We also extended the analysis to the player level using multiple linear regression, examining how individual performance metrics relate to salary. After addressing issues such as multicollinearity and heteroscedasticity through feature selection and log transformation, we found that offensive efficiency metrics such as 3-point percentage, free throw percentage, and rebounds were the strongest predictors of salary, while defensive metrics had a weaker impact. In addition to writing all statistical code in R, we led the results and discussion sections of the report, translating model outputs into real-world insights and critically evaluating limitations such as salary cap constraints, contract structures, and unobserved variables. This project demonstrates our ability to apply statistical modeling, data cleaning, and analytical reasoning to a real-world, data-driven problem.
WageScope: Predicting Income Patterns in Canada
2025
INF1340H: Programming for Data Science
This project analyzes wage variation among full-time workers in Canada using Statistics Canada’s Labour Force Survey from September 2025. Our goal was to identify which personal and job-related factors are most strongly associated with higher hourly earnings and to build models that classify workers above or below the national median wage. We developed a full end to end data science pipeline in Python, starting with over 112,000 observations and refining it to a clean analytical sample of about 40,000 workers through filtering, transformation, and validation. This included handling missing data, correcting scaling issues in wage and hours variables, recoding categorical features, and retaining realistic outliers to preserve meaningful labour market patterns.

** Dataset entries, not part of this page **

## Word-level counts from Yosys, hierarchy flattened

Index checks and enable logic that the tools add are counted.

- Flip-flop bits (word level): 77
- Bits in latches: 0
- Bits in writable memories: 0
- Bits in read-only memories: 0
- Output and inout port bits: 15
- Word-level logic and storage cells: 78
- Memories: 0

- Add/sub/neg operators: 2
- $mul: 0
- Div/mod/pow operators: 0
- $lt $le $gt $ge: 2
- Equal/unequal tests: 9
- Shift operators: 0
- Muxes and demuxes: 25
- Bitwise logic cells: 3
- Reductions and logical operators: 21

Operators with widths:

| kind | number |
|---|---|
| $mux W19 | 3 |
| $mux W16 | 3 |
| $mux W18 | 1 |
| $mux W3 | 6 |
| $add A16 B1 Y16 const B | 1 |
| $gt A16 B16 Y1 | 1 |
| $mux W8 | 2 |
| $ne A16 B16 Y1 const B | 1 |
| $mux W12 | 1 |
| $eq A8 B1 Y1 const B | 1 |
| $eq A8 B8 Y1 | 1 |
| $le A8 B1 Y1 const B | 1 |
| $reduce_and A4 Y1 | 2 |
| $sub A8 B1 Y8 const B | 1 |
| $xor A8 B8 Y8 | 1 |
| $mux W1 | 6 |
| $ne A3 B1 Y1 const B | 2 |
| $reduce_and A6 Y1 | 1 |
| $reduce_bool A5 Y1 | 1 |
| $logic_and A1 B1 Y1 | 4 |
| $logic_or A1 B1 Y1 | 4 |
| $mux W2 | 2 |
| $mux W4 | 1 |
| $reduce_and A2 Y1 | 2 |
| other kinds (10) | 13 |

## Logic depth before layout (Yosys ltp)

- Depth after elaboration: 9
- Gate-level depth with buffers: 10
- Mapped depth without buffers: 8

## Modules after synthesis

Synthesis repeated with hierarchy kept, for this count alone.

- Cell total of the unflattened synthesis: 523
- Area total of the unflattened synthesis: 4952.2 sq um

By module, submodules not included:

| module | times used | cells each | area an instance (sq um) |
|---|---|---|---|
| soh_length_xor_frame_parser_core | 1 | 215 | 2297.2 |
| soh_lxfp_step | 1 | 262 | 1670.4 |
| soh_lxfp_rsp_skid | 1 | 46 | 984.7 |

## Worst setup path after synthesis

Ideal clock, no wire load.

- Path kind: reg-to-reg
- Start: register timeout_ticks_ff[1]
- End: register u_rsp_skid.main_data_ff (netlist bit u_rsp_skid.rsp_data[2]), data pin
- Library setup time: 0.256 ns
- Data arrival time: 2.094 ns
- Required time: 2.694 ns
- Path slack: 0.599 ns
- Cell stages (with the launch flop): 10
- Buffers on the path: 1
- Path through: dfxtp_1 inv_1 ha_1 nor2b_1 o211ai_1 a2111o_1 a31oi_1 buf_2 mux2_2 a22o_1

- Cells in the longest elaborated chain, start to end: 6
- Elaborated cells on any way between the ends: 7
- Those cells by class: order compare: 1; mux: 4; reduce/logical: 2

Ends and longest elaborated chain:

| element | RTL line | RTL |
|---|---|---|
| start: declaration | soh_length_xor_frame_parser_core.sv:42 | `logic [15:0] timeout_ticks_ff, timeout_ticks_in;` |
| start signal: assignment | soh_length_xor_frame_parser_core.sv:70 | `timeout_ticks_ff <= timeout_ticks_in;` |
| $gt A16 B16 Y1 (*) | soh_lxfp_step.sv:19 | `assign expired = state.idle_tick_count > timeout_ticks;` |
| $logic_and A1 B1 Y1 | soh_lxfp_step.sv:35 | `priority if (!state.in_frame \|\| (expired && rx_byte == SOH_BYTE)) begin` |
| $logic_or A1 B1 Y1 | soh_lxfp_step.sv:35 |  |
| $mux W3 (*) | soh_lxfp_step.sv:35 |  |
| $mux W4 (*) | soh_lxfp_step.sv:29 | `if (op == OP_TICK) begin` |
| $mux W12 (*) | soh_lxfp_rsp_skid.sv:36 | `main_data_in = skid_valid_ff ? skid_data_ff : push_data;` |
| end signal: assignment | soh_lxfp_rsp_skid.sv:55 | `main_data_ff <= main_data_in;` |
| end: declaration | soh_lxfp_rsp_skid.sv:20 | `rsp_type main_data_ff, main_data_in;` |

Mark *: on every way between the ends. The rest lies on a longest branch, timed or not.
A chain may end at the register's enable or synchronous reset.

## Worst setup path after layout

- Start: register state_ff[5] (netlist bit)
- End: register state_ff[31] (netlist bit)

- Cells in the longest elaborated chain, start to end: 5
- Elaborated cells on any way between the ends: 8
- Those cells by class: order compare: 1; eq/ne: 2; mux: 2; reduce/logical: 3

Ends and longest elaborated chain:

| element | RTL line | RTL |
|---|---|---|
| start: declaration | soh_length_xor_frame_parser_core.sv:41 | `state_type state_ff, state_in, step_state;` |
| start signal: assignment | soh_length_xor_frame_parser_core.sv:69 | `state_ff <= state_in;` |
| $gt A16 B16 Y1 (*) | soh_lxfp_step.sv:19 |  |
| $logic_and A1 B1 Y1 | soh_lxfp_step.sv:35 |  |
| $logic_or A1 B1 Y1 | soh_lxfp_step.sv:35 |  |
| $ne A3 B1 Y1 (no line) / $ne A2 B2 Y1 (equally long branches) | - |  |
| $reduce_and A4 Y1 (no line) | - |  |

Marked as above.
`src/design/hcbp_pkg.sv`:
```
// Shared constants and codes for the Huffman code bit packer.
package hcbp_pkg;

  localparam int MAX_CODE_LEN = 32;
  localparam int SYMBOL_COUNT = 256;

  localparam int FUNC_W       = 2;
  localparam int SYMBOL_W     = 8;
  localparam int CODE_VALUE_W = 32;
  localparam int CODE_LEN_W   = 6;
  localparam int BYTE_W       = 8;
  localparam int PEND_W       = 7;
  localparam int PEND_CNT_W   = 3;

  localparam int IN_TDATA_W   = ((SYMBOL_W + CODE_VALUE_W + CODE_LEN_W + 7) / 8) * 8;

  typedef enum logic [FUNC_W-1:0] {
    FUNC_LOAD   = 2'd0,
    FUNC_ENCODE = 2'd1,
    FUNC_FLUSH  = 2'd2
  } func_e;

endpackage

```
`src/design/hcbp_packer.sv`:
```
// Packing stage: merges a looked-up code with the pending bits into output bytes.
module hcbp_packer #(
  parameter int MAXL = hcbp_pkg::MAX_CODE_LEN,
  parameter int NB   = (MAXL + 7) / 8,
  parameter int LW   = $clog2(MAXL + 1)
) (
  input  logic                          clk_i,
  input  logic                          rst_ni,
  input  logic                          in_valid_i,
  output logic                          in_ready_o,
  input  hcbp_pkg::func_e               in_func_i,
  input  logic                          in_ok_i,
  input  logic [hcbp_pkg::CODE_VALUE_W-1:0] entry_value_i,
  input  logic [LW-1:0]                 entry_len_i,
  output logic                          grp_valid_o,
  input  logic                          grp_ready_i,
  output logic [NB*8-1:0]               grp_bytes_o,
  output logic [$clog2(NB+1)-1:0]       grp_count_o
);
  import hcbp_pkg::*;

  localparam int CW  = (NB + 1) * 8;
  localparam int TW  = $clog2(MAXL + 8);
  localparam int NBW = $clog2(NB + 1);
  localparam int EW  = MAXL + CODE_VALUE_W;

  logic                  s1_valid_q;
  func_e                 s1_func_q;
  logic                  s1_ok_q;
  logic [PEND_W-1:0]     pend_q, pend_d;
  logic [PEND_CNT_W-1:0] pcnt_q, pcnt_d;

  logic [LW-1:0]   clen;
  logic [EW-1:0]   code_ext;
  logic [MAXL-1:0] code_la;
  logic [CW-1:0]   comb;
  logic [TW-1:0]   total;
  logic [NBW-1:0]  nb;
  logic [PEND_W-1:0] enc_pend;
  logic            s1_fire;

  always_comb begin
    clen     = (32'(entry_len_i) > MAXL) ? LW'(MAXL) : entry_len_i;
    code_ext = EW'(entry_value_i) << (LW'(MAXL) - clen);
    code_la  = code_ext[MAXL-1:0];
    comb     = {pend_q, {(CW-PEND_W){1'b0}}} | ({code_la, {(CW-MAXL){1'b0}}} >> pcnt_q);
    total    = TW'(pcnt_q) + TW'(clen);
    nb       = NBW'(total >> 3);
    enc_pend = '0;
    for (int k = 0; k <= NB; k++) begin
      if (nb == NBW'(k)) begin
        enc_pend = comb[CW-1-8*k -: PEND_W];
      end
    end
  end

  always_comb begin
    grp_bytes_o = '0;
    grp_count_o = '0;
    pend_d      = pend_q;
    pcnt_d      = pcnt_q;
    case (s1_func_q)
      FUNC_ENCODE: begin
        if (s1_ok_q) begin
          for (int k = 0; k < NB; k++) begin
            grp_bytes_o[8*k +: 8] = comb[CW-1-8*k -: 8];
          end
          grp_count_o = nb;
          pend_d      = enc_pend;
          pcnt_d      = total[PEND_CNT_W-1:0];
        end
      end
      FUNC_FLUSH: begin
        grp_bytes_o[BYTE_W-1:0] = {pend_q, 1'b0};
        grp_count_o = (pcnt_q != '0) ? NBW'(1) : '0;
        pend_d      = '0;
        pcnt_d      = '0;
      end
      default: begin
      end
    endcase
  end

  assign grp_valid_o = s1_valid_q && (grp_count_o != '0);
  assign s1_fire     = s1_valid_q && ((grp_count_o == '0) || grp_ready_i);
  assign in_ready_o  = !s1_valid_q || s1_fire;

  always_ff @(posedge clk_i or negedge rst_ni) begin
    if (!rst_ni) begin
      s1_valid_q <= 1'b0;
      pend_q     <= '0;
      pcnt_q     <= '0;
    end else begin
      if (in_ready_o) begin
        s1_valid_q <= in_valid_i;
      end
      if (s1_fire) begin
        pend_q <= pend_d;
        pcnt_q <= pcnt_d;
      end
    end
  end

  always_ff @(posedge clk_i) begin
    if (in_valid_i && in_ready_o) begin
      s1_func_q <= in_func_i;
      s1_ok_q   <= in_ok_i;
    end
  end

  a_pend_low_clear: assert property (@(posedge clk_i) disable iff (!rst_ni)
    PEND_W'(pend_q << pcnt_q) == '0)
    else $error("pending bits below the count are not clear");

  a_grp_count_bound: assert property (@(posedge clk_i) disable iff (!rst_ni)
    grp_valid_o |-> (32'(grp_count_o) <= NB))
    else $error("byte group larger than the emitter holds");

  a_stall_holds: assert property (@(posedge clk_i) disable iff (!rst_ni)
    (s1_valid_q && !s1_fire) |=> (s1_valid_q && $stable(pend_q) && $stable(pcnt_q)))
    else $error("stalled packing stage lost its transaction or state");

endmodule

```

We conducted descriptive and diagnostic analysis to uncover trends across demographics and employment conditions, supported by a comprehensive set of data visualizations that I led, including distribution plots, segmentation charts, and correlation heatmaps. These insights were further quantified using a linear regression model, which explained about 26 percent of wage variation and highlighted education, age, gender, sector, and union status as key predictors. We also built and evaluated three machine learning models including Logistic Regression, K Nearest Neighbors, and Random Forest, with Logistic Regression achieving the highest accuracy at around 71 percent. This project demonstrates our ability to combine data engineering, statistical analysis, and machine learning to generate meaningful insights about income inequality and labour market dynamics.